The Trickle Down Effect
I’ve been working with several clients over the last year where there is an issue about how the team leading various things are behaving, or not, as the case may be. Reports of people in middle or senior (one rung down from the top) are not taking initiative, responsibility or independent action.
Where they are waiting for someone to tell them the next step, or waiting for “orders from above”. This really isn’t surprising when we stand back and look at the way the public sector is managed. Whether it be in the education, health or local government sector, the regulatory burden is huge in the UK and beyond.
There is a strong history of financial turnaround in the NHS, now sadly moving swiftly into education where the emphasis is on grip and control. There is a quality and performance by numbers mentality too, which means hit this target or else, at the expense of everything else, and it sometimes feels each week as though there is a new goal post appeared on the pitch, never mind the fact that the ones that are there are constantly moving.
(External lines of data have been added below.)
### src/design/noncomp_top.sv
// Binary32 non-computational FPU top; one-cycle latency, no side-band, no NaN-boxing
`timescale 1ns/10ps

module noncomp_top (
  input  logic                    clk_i,
  input  logic                    rst_n_i,
  // Operation request
  input  noncomp_pkg::fp_word_t   operand_a_i,
  input  noncomp_pkg::fp_word_t   operand_b_i,
  input  noncomp_pkg::rm_e        rm_i,
  input  noncomp_pkg::nc_op_e     op_i,
  input  logic                    op_mod_i,
  input  logic                    in_valid_i,
  output logic                    in_ready_o,
  input  logic                    flush_i,
  // Result
  output noncomp_pkg::fp_word_t   result_o,
  output noncomp_pkg::fflags_t    status_o,
  output noncomp_pkg::classmask_e class_mask_o,
  output logic                    is_class_o,
  output logic                    out_valid_o,
  input  logic                    out_ready_i
);
  import noncomp_pkg::*;

  fp_word_t sgnj_result, minmax_result, cmp_result;
  logic     minmax_nv, cmp_nv;

  // Operand facts shared by every unit
  noncomp_info_if info_if ();

  fp_classifier fp_classifier_inst (
    .operand_a_i (operand_a_i),
    .operand_b_i (operand_b_i),
    .info        (info_if.producer)
  );

  // ------------------------------------------------------------------------
  // Operation units, all combinational
  // ------------------------------------------------------------------------
  fp_sgnj_minmax fp_sgnj_minmax_inst (
    .info            (info_if.consumer),
    .rm_i            (rm_i),
    .sgnj_result_o   (sgnj_result),
    .minmax_result_o (minmax_result),
    .minmax_nv_o     (minmax_nv)
  );

  fp_compare fp_compare_inst (
    .info         (info_if.consumer),
    .rm_i         (rm_i),
    .op_mod_i     (op_mod_i),
    .cmp_result_o (cmp_result),
    .cmp_nv_o     (cmp_nv)
  );

  // Select and register
  noncomp_ctrl noncomp_ctrl_inst (
    .clk_i           (clk_i),
    .rst_n_i         (rst_n_i),
    .in_valid_i      (in_valid_i),
    .flush_i         (flush_i),
    .out_ready_i     (out_ready_i),
    .in_ready_o      (in_ready_o),
    .out_valid_o     (out_valid_o),
    .op_i            (op_i),
    .sgnj_result_i   (sgnj_result),
    .minmax_result_i (minmax_result),
    .cmp_result_i    (cmp_result),
    .minmax_nv_i     (minmax_nv),
    .cmp_nv_i        (cmp_nv),
    .info            (info_if.consumer),
    .result_o        (result_o),
    .status_o        (status_o),
    .class_mask_o    (class_mask_o),
    .is_class_o      (is_class_o)
  );

endmodule
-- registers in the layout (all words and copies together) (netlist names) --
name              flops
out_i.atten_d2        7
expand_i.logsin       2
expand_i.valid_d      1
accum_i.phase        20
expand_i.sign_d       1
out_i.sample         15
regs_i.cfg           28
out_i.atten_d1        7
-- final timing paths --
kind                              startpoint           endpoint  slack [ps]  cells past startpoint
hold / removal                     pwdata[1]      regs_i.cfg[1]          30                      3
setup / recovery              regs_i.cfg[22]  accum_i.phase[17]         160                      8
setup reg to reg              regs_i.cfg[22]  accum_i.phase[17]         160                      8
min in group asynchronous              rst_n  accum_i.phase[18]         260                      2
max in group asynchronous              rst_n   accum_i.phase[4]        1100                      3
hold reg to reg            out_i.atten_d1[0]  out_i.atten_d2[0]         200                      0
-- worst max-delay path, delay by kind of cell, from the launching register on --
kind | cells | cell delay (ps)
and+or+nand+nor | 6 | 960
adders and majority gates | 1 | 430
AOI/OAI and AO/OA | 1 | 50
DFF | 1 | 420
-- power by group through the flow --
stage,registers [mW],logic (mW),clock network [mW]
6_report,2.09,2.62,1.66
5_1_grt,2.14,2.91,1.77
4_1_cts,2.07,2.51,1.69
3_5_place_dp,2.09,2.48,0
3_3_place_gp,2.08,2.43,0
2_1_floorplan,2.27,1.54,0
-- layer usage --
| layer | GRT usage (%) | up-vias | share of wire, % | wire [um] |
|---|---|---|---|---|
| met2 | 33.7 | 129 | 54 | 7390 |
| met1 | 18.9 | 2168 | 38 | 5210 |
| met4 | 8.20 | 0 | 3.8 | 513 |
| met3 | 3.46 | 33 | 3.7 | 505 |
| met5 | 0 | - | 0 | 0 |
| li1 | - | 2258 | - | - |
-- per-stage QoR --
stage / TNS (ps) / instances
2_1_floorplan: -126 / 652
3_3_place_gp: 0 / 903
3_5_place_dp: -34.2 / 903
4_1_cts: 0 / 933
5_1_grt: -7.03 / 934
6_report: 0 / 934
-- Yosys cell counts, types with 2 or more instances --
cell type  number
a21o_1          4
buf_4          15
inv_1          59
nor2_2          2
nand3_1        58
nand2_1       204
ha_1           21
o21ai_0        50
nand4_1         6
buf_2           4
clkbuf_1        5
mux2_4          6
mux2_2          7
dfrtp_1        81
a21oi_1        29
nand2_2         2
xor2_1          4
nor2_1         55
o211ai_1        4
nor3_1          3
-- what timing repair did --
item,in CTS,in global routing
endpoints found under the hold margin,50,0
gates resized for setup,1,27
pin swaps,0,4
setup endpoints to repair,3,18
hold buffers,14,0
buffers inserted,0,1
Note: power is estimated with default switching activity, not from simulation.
[src/logic/i3c_target_fsm.sv]
// ----------------------------------------------------------
// I3C target primary FSM
// Header handling, private read/write loops, CCC latch and
// status events, with request/done toward the bus engine
// ----------------------------------------------------------

`timescale 1ns/1ps

module i3c_target_fsm (
  input  logic                              clk_i,
  input  logic                              rst_ni,
  input  logic                              target_enable_i,
  input  logic                              bus_start_det_i,
  input  logic                              bus_stop_det_i,
  input  logic                              bus_rx_done_i,
  input  i3c_bus_pkg::i3c_byte_u            bus_rx_data_i,
  input  logic                              bus_tx_done_i,
  input  logic                              our_match_i,
  input  logic                              bcast_match_i,
  input  logic                              rnw_i,
  input  logic [i3c_bus_pkg::ByteWidth-1:0] rd_byte_i,
  input  logic                              rd_more_i,
  input  logic                              tx_fifo_rvalid_i,
  output logic                              bus_rx_req_byte_o,
  output logic                              bus_rx_req_bit_o,
  output logic                              bus_tx_req_byte_o,
  output logic                              bus_tx_req_bit_o,
  output logic [i3c_bus_pkg::ByteWidth-1:0] bus_tx_value_o,
  output logic                              hdr_capture_o,
  output logic                              wr_byte_done_o,
  output logic                              wr_tbit_done_o,
  output logic                              rd_fetch_o,
  output logic [i3c_bus_pkg::ByteWidth-1:0] ccc_o,
  output logic                              ccc_valid_o,
  output logic                              event_target_nack_o,
  output logic                              target_idle_o,
  output logic                              target_transmitting_o
);
  import i3c_bus_pkg::*;
  import i3c_target_pkg::*;

  target_state_e state_q, state_d;
  logic          rx_done;
  logic          hdr_accept;
  logic          ccc_strobe;
  logic          nack_d;

  // RX requests are dropped on START, so no done counts then
  assign rx_done    = bus_rx_done_i & ~bus_start_det_i;
  // Reads only with data waiting in the TX FIFO
  assign hdr_accept = our_match_i & (~rnw_i | tx_fifo_rvalid_i);
  // Byte after the broadcast header is the CCC code
  assign ccc_strobe = (state_q == RxSByte) & rx_done;

  always_comb begin : state_outputs
    bus_rx_req_byte_o = 1'b0;
    bus_rx_req_bit_o  = 1'b0;
    bus_tx_req_byte_o = 1'b0;
    bus_tx_req_bit_o  = 1'b0;
    bus_tx_value_o    = '0;
    hdr_capture_o     = 1'b0;
    wr_byte_done_o    = 1'b0;
    wr_tbit_done_o    = 1'b0;
    case (state_q)
      // Header candidates, also the CCC byte in RxSByte
      RxFByte, RxSByte, RxSByteRepeated: begin
        bus_rx_req_byte_o = ~bus_start_det_i;
        hdr_capture_o     = rx_done;
      end
      TxAckFByte, TxAckSByte: begin
        bus_tx_req_bit_o = 1'b1;
        bus_tx_value_o   = {{(ByteWidth-1){1'b0}}, AckValue};
      end
      RxPWriteData: begin
        bus_rx_req_byte_o = ~bus_start_det_i;
        wr_byte_done_o    = rx_done;
      end
      RxPWriteTbit: begin
        bus_rx_req_bit_o = ~bus_start_det_i;
        wr_tbit_done_o   = rx_done;
      end
      TxPReadData: begin
        bus_tx_req_byte_o = 1'b1;
        bus_tx_value_o    = rd_byte_i;
      end
      TxPReadTbit: begin
        bus_tx_req_bit_o = 1'b1;
        bus_tx_value_o   = {{(ByteWidth-1){1'b0}}, rd_more_i};
      end
      default: ;
    endcase
  end

  always_comb begin : state_next
    state_d = state_q;
    nack_d  = 1'b0;
    case (state_q)
      Idle: if (target_enable_i && bus_start_det_i) state_d = RxFByte;
      RxFByte: if (rx_done) state_d = CheckFByte;
      CheckFByte: begin
        if (bcast_match_i || hdr_accept) begin
          state_d = TxAckFByte;
        end else begin
          state_d = Wait;
          nack_d  = 1'b1;
        end
      end
      TxAckFByte: begin
        if (bus_tx_done_i) begin
          state_d = bcast_match_i ? RxSByte : (rnw_i ? TxPReadData : RxPWriteData);
        end
      end
      // Repeated START means a directed header follows
      RxSByte: begin
        if (bus_start_det_i) state_d = RxSByteRepeated;
        else if (rx_done) state_d = Wait;
      end
      RxSByteRepeated: if (rx_done) state_d = CheckSByte;
      CheckSByte: begin
        if (hdr_accept) begin
          state_d = TxAckSByte;
        end else begin
          state_d = Wait;
          nack_d  = 1'b1;
        end
      end
      TxAckSByte: if (bus_tx_done_i) state_d = rnw_i ? TxPReadData : RxPWriteData;
      RxPWriteData: begin
        if (bus_start_det_i) state_d = RxFByte;
        else if (rx_done) state_d = RxPWriteTbit;
      end
      RxPWriteTbit: begin
        if (bus_start_det_i) state_d = RxFByte;
        else if (rx_done) state_d = RxPWriteData;
      end
      TxPReadData: begin
        if (bus_start_det_i) state_d = RxFByte;
        else if (bus_tx_done_i) state_d = TxPReadTbit;
      end
      // Next byte while the T-bit said more data
      TxPReadTbit: begin
        if (bus_start_det_i) state_d = RxFByte;
        else if (bus_tx_done_i) state_d = rd_more_i ? TxPReadData : Wait;
      end
      Wait: if (bus_start_det_i) state_d = RxFByte;
      default: state_d = Idle;
    endcase
    // STOP ends everything
    if (bus_stop_det_i) state_d = Idle;
  end

  always_ff @(posedge clk_i or negedge rst_ni) begin : state_reg
    if (!rst_ni) begin
      state_q             <= Idle;
      ccc_o               <= '0;
      ccc_valid_o         <= 1'b0;
      event_target_nack_o <= 1'b0;
    end else begin
      state_q             <= state_d;
      ccc_valid_o         <= ccc_strobe;
      event_target_nack_o <= nack_d;
      if (ccc_strobe) begin
        ccc_o <= bus_rx_data_i.data;
      end
    end
  end

  // Pop the TX FIFO on entry to the data phase
  assign rd_fetch_o = (state_d == TxPReadData) & (state_q != TxPReadData);

  assign target_idle_o         = (state_q == Idle);
  assign target_transmitting_o = state_q inside {TxAckFByte, TxAckSByte,
                                                 TxPReadData, TxPReadTbit};

  // One transfer at a time toward the bus engine
  req_onehot_a: assert property (@(posedge clk_i) disable iff (!rst_ni)
    $onehot0({bus_rx_req_byte_o, bus_rx_req_bit_o, bus_tx_req_byte_o, bus_tx_req_bit_o}));

  // Nothing requested while idle
  idle_quiet_a: assert property (@(posedge clk_i) disable iff (!rst_ni)
    target_idle_o |-> !(bus_rx_req_byte_o || bus_rx_req_bit_o ||
                        bus_tx_req_byte_o || bus_tx_req_bit_o));

endmodule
Telling people what to do does get action, but for a short, sharp burst of activity and output. So turnaround can only last for months, not the years that some places get. Or chose any other focus and apply turnaround type mentality to that, forcing senior leaders to look over everyone’s shoulders to make sure things are done. It is my experience that the more the top team are pressed for deadlines, controls, outputs at speed, the more that “trickles down” to the next layer, and then lo and behold everyone is waiting to be told what to do and we have lost independent thinking and action.
We need to find a way to make earned autonomy http://prosperosworld.com/earned-autonomy-the-future-of-public-services2011/ a real live thing that works so that those who are near to decisions that need making can make them, in the certain knowledge they are supported from above, be that their line manager, the board or the centre of government.